New mouse brain map highly effective to identify origins of mental illness
A new highly detailed model of mouse brain connectivity has been released by scientists that could provide generations of neuroscientists identify problems in the diseased brain and origins of mental illness, such as depression and schizophrenia. The new model, the scientists say, can be effective and directly applied to human studies.
The researchers of the study, published in the journal Cerebral Cortex, created the map of brain circuitry through MRI scans of the brain of a healthy mouse, at a resolution more than 100,000 times better than the conventional clinical MRI. The scans provided more than 1,000 times more precise set of data than previous diffusion MRI scans of the mouse brain.
With over thousands of experiments every year with mice, the knowledge about the connection between genetics and corresponding human disease may improve because of the new, far more precise model of the mouse brain, said G. Allan Johnson, director of the Duke Centre for In Vivo Microscopy. Examining brain connectivity in genetically modified mice to mimic human disease can help experts to better identify problems in the diseased brain and apply the knowledge directly to humans.

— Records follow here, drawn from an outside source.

`config.mk`:
```
export PLATFORM = sky130hd
export DESIGN_NAME = pstate_seq
export DESIGN_NICKNAME = d
export VERILOG_FILES = /design/src/rtl/pstate_pkg.sv /design/src/rtl/pstate_hold.sv /design/src/rtl/pstate_timer.sv /design/src/rtl/pstate_fsm.sv /design/src/rtl/pstate_seq.sv
export SDC_FILE = /design/constraint.sdc
export NUM_CORES = 1
export LEC_CHECK = 0
export BUFFER_PORTS_ARGS = -buffer_cell sky130_fd_sc_hd__buf_2
export CORE_MARGIN = 5
export CORE_UTILIZATION = 40
export DETAILED_ROUTE_END_ITERATION = 10
export PLACE_DENSITY = 0.59
export SYNTH_ARGS = -nofsm -noshare
export SYNTH_HDL_FRONTEND = slang
export SYNTH_SLANG_ARGS = --single-unit
```
`constraint.sdc`:
```
create_clock -name clk -period 3.51 [get_ports clk]
set_clock_uncertainty 0.05 [all_clocks]
set_input_delay 0.702 -clock clk [delete_from_list [all_inputs] [get_ports clk]]
set_output_delay 0.702 -clock clk [all_outputs]
set_load 0.02 [all_outputs]
```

"Prior approaches to provide maps of the mouse brain have relied on fluorescent dyes injected into the brain," which was a time-consuming process, Johnson said. Unlike the new method, the previous approaches used to cut the brain in thin slices, digitised and put back together again in a computer to analyse the brain.
However, high-resolution MRI images have difficulties, the researchers said. Producing scans of even a tiny mouse brain at a close detail creates an intimidating amount of data, which has made a project in the past impractical. But to date, the development of high-powered computers has aided scientists to capture, store and mathematically manipulate the data to create large 3-dimensional, digital models.
"This study mapping the connectivity of the mouse brain at high resolution could potentially have a profound and far-reaching effect on the neuroscience research community," said Richard Conroy, director of the Division of Applied Science & Technology at the National Institute of Biomedical Imaging and Bioengineering. The result can dramatically improve the ability of scientists to resolve the connections between different regions of the brain that may lead to more accurate neuroscience data and fewer inferences, he added.
Conroy said that due to the brain's complexity, the research team are still exploring how it is organised. The team is currently creating an online portal for scientists around the world to access the full directory of digital files to guide their own research into mouse neurocircuitry.